◆ **Requirement**:
Give the lines again exactly as they appear, beginning at the one with "met4 | 255 | 0.1282 | 0.018 | 0" and ending at the last line of the records.

◆ **Source data**:
**src/rtl/fifo_lvl.sv**
```systemverilog
// Show-ahead synchronous FIFO with occupancy level, programmable almost-full/almost-empty flags,
// sticky overflow/underflow flags and a synchronous flush; all state changes on the falling clock edge.
module fifo_lvl #(
  parameter int DATA_W = 8,
  parameter int ADDR_W = 4,
  parameter int AF_TH  = 12,
  parameter int AE_TH  = 2
) (
  input  logic              clk,
  input  logic              reset,
  input  logic              flush,
  input  logic              wr,
  input  logic [DATA_W-1:0] w_data,
  input  logic              rd,
  output logic [DATA_W-1:0] r_data,
  output logic              empty,
  output logic              full,
  output logic              almost_empty,
  output logic              almost_full,
  output logic [ADDR_W:0]   level,
  output logic              overflow,
  output logic              underflow,
  input  logic              clr_err
);

  localparam int DEPTH = 1 << ADDR_W;
  localparam logic [ADDR_W:0] DEPTH_L = {1'b1, {ADDR_W{1'b0}}};
  localparam logic [ADDR_W:0] AF_L    = AF_TH[ADDR_W:0];
  localparam logic [ADDR_W:0] AE_L    = AE_TH[ADDR_W:0];

  logic [DATA_W-1:0] mem [DEPTH];

  logic [ADDR_W-1:0] w_ptr_q, w_ptr_d;
  logic [ADDR_W-1:0] r_ptr_q, r_ptr_d;
  logic [ADDR_W:0]   level_q, level_d;
  logic              empty_q, empty_d;
  logic              full_q, full_d;
  logic              ae_q, ae_d;
  logic              af_q, af_d;
  logic              ovf_q, ovf_d;
  logic              udf_q, udf_d;
  logic              wr_ok, rd_ok;

  // A simultaneous read frees the slot, so a write into a full FIFO is still accepted.
  assign wr_ok = wr & (~full_q | rd);
  assign rd_ok = rd & ~empty_q;

  always_comb begin
    w_ptr_d = w_ptr_q;
    r_ptr_d = r_ptr_q;
    level_d = level_q;
    ovf_d   = ovf_q;
    udf_d   = udf_q;
    if (flush) begin
      w_ptr_d = '0;
      r_ptr_d = '0;
      level_d = '0;
    end else begin
      if (wr_ok) w_ptr_d = w_ptr_q + ADDR_W'(1);
      if (rd_ok) r_ptr_d = r_ptr_q + ADDR_W'(1);
      case ({wr_ok, rd_ok})
        2'b10:   level_d = level_q + (ADDR_W+1)'(1);
        2'b01:   level_d = level_q - (ADDR_W+1)'(1);
        default: level_d = level_q;
      endcase
      ovf_d = (wr & full_q & ~rd) | (ovf_q & ~clr_err);
      udf_d = (rd & empty_q) | (udf_q & ~clr_err);
    end
    empty_d = (level_d == '0);
    full_d  = (level_d == DEPTH_L);
    ae_d    = (level_d <= AE_L);
    af_d    = (level_d >= AF_L);
  end

  always_ff @(negedge clk) begin
    if (!reset) begin
      w_ptr_q <= '0;
      r_ptr_q <= '0;
      level_q <= '0;
      empty_q <= 1'b1;
      full_q  <= 1'b0;
      ae_q    <= 1'b1;
      af_q    <= 1'b0;
      ovf_q   <= 1'b0;
      udf_q   <= 1'b0;
    end else begin
      w_ptr_q <= w_ptr_d;
      r_ptr_q <= r_ptr_d;
      level_q <= level_d;
      empty_q <= empty_d;
      full_q  <= full_d;
      ae_q    <= ae_d;
      af_q    <= af_d;
      ovf_q   <= ovf_d;
      udf_q   <= udf_d;
    end
  end

  // Storage is deliberately left uncleared by reset and flush.
  always_ff @(negedge clk) begin
    if (reset && !flush && wr_ok) mem[w_ptr_q] <= w_data;
  end

  assign r_data       = mem[r_ptr_q];
  assign empty        = empty_q;
  assign full         = full_q;
  assign almost_empty = ae_q;
  assign almost_full  = af_q;
  assign level        = level_q;
  assign overflow     = ovf_q;
  assign underflow    = udf_q;

endmodule

```
**config.mk**
```make
export PLATFORM = sky130hd
export DESIGN_NAME = fifo_lvl
export DESIGN_NICKNAME = d
export VERILOG_FILES = /design/src/rtl/fifo_lvl.sv
export SDC_FILE = /design/constraint.sdc
export NUM_CORES = 1
export LEC_CHECK = 0
export BUFFER_PORTS_ARGS = -buffer_cell sky130_fd_sc_hd__buf_2
export CORE_UTILIZATION = 45
export DETAILED_ROUTE_END_ITERATION = 7
export GPL_TIMING_DRIVEN = 0
export PLACE_DENSITY = 0.59
export REMOVE_ABC_BUFFERS = 1
export SETUP_SLACK_MARGIN = 0.05
export SYNTH_ARGS = -nofsm -noshare
export SYNTH_HDL_FRONTEND = slang
export SYNTH_SLANG_ARGS = --single-unit
```
**constraint.sdc**
```tcl
create_clock -name clk -period 3.7 [get_ports clk]
set_clock_uncertainty 0.1 [all_clocks]
set_input_delay 0.74 -clock clk [delete_from_list [all_inputs] [get_ports clk]]
set_output_delay 0.74 -clock clk [all_outputs]
set_load 0.05 [all_outputs]
```
# Word-level counts from Yosys, hierarchy flattened
# Memories as Yosys holds them, arrays and structs flattened. A register that Yosys moved wholly into a read port is not among the register bits.
# Index checks and enable logic that the tools add are counted.
word_totals:
  reg_bits: 19
  mem_bits_rw: 128
  in_bits: 14
  out_inout_bits: 19
  elab_cells: 45
  n_memories: 1
memory_table:
  columns: ["memory", "depth", "word_bits", "read_ports", "rd_ports_with_merged_regs", "write_ports", "line_no", "text"]
  rows:
  - ["mem", 16, 8, 1, 1, 1, "31", "logic [DATA_W-1:0] mem [DEPTH];"]
op_classes:
  addsub: 4
  magnitude_cmp: 2
  n_eq_ne: 3
  mux: 6
  bitwise_logic: 15
  reduce_logical: 5
op_table:
  columns: ["op", "n"]
  rows:
  - ["$pmux W5 S2", 1]
  - ["$add A4 B1 Y4 const B", 2]
  - ["$mux W4", 2]
  - ["$and A1 B1 Y1", 7]
  - ["$add A5 B1 Y5 const B", 1]
  - ["$eq A5 B5 Y1 const B", 1]
  - ["$ge A5 B4 Y1 const B", 1]
  - ["$le A5 B2 Y1 const B", 1]
  - ["$logic_not A5 Y1", 1]
  - ["$mux W5", 1]
  - ["$not A1 Y1", 5]
  - ["$sub A5 B1 Y5 const B", 1]
  - ["$or A1 B1 Y1", 3]
  - ["$eq A2 B1 Y1 const B", 1]
  - ["$eq A2 B2 Y1 const B", 1]
  - ["$logic_and A1 B1 Y1", 2]
  - ["$mux W1", 2]
  - ["$reduce_or A2 Y1", 1]
  - ["$logic_not A1 Y1", 1]

# Logic depth before layout (Yosys ltp)
# Gate-level depths: netlist (run 1).
logic_depth:
  word_depth: 7
  mapped_depth: 11
  depth_no_buf: 10

==> results of run 1 <==
-- critical path: cells and delay by family (launching register included) --
kind	cells	cell delay [ps]
mux	2	990
buf+inv	3	450
flops	1	390
-- final timing paths --
check | endpoint
setup / recovery | r_data[0]
hold / removal | overflow$_SDFFE_NN0N_
setup reg to reg | almost_full$_SDFF_NN0_
hold reg to reg | overflow$_SDFFE_NN0N_
-- cell type report --
class / instances / area (um2) / share of cell area
multi-input combinational: 147 / 1921 / 0.2332
inverter: 5 / 18.77 / 0.002279
sequential: 151 / 4339 / 0.5269
clock inverter: 164 / 701.9 / 0.08523
tap: 176 / 220.2 / 0.02674
clock buffer: 17 / 425.4 / 0.05166
timing repair buffer: 56 / 609.3 / 0.07399
-- synthesized netlist by cell type, types with 2 or more instances --
master | n | share of area
a21oi_1 | 6 | 0.0049
a31oi_1 | 2 | 0.0020
a41o_1 | 2 | 0.0032
and2_1 | 17 | 0.017
and3_1 | 2 | 0.0020
buf_1 | 3 | 0.0018
buf_2 | 2 | 0.0016
buf_6 | 4 | 0.0073
clkbuf_1 | 5 | 0.0030
dfxtp_1 | 23 | 0.075
edfxtp_1 | 128 | 0.62
ha_1 | 8 | 0.016
inv_1 | 6 | 0.0037
mux2i_1 | 3 | 0.0049
mux4_1 | 32 | 0.14
mux4_2 | 8 | 0.029
nand2_1 | 7 | 0.0043
nand2b_1 | 4 | 0.0041
nand3_1 | 4 | 0.0032
nor2_1 | 15 | 0.0091
nor2b_1 | 4 | 0.0041
nor3_1 | 2 | 0.0016
nor3b_1 | 2 | 0.0024
nor4_1 | 2 | 0.0020
o21ai_0 | 4 | 0.0032
xnor2_1 | 3 | 0.0043
xor2_1 | 6 | 0.0085
-- logic make-up (layout without fill, tap and decap cells) --
| group | Yosys count | after routing | share of synthesized area |
|---|---|---|---|
| AND/OR/NAND/NOR | 66 | 67 | 0.05990 |
| flip-flops | 151 | 151 | 0.6985 |
| buffers and inverters | 21 | 242 | 0.02071 |
| AO/OA/AOI/OAI | 20 | 20 | 0.02132 |
| multiplexers | 43 | 43 | 0.1706 |
| adder cells (fa/ha/maj) | 8 | 8 | 0.01624 |
| XOR/XNOR | 9 | 9 | 0.01279 |
-- cell usage in the layout (no fill, tap or decap), types with 3 or more instances in the layout --
cell	instances
and2_4	16
mux4_2	29
a21oi_2	3
nor2b_1	3
clkinvlp_2	6
nand2_1	6
buf_8	16
dfxtp_4	8
xor2_1	4
buf_2	12
a21oi_1	3
o21ai_0	4
clkbuf_16	17
mux4_1	11
buf_16	3
dfxtp_1	11
bufinv_16	3
ha_1	5
edfxtp_1	128
nand3_1	4
inv_1	160
nor2_1	14
dfxtp_2	4
buf_4	17
buf_6	7
-- per-stage QoR --
stage                     cell area [um2]  power [mW]  hold slack (ps)  setup slack [ps]  utilization
after global placement               6437       2.256            394.2             -2161       0.4842
after detailed placement             6460       2.262            414.5             -1639       0.4859
after global routing                 8235       4.609            450.0             -1382       0.6194
after floorplan                      6057       2.216            379.6             -1385            -
after CTS                            8125       4.402            429.6             -1326       0.6111
final                                8235       4.345            430.1             -1277       0.6194
-- per-layer routing --
layer | wire (um) | global-route usage | share of wire | vias up
li1 | - | - | - | 1698
met1 | 5647 | 0.2311 | 0.40 | 1914
met2 | 7371 | 0.3267 | 0.52 | 135
met3 | 813 | 0.09052 | 0.058 | 20
met4 | 255 | 0.1282 | 0.018 | 0
met5 | 0 | 0 | 0 | -
-- power breakdown --
group	internal, mW	total [mW]	switching, mW
sequential	1.86	1.87	0.00655
combinational	0.0759	0.181	0.105
clock	1.25	2.29	1.05
-- state kept, by name (all words and copies together), names as in the netlist, named ones only --
name          cells
underflow         1
level             5
full              1
mem             128
empty             1
almost_full       1
almost_empty      1
r_ptr_q           4
overflow          1
w_ptr_q           4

◆ **Written reply**:
met4 | 255 | 0.1282 | 0.018 | 0
met5 | 0 | 0 | 0 | -
-- power breakdown --
group	internal, mW	total [mW]	switching, mW
sequential	1.86	1.87	0.00655
combinational	0.0759	0.181	0.105
clock	1.25	2.29	1.05
-- state kept, by name (all words and copies together), names as in the netlist, named ones only --
name          cells
underflow         1
level             5
full              1
mem             128
empty             1
almost_full       1
almost_empty      1
r_ptr_q           4
overflow          1
w_ptr_q           4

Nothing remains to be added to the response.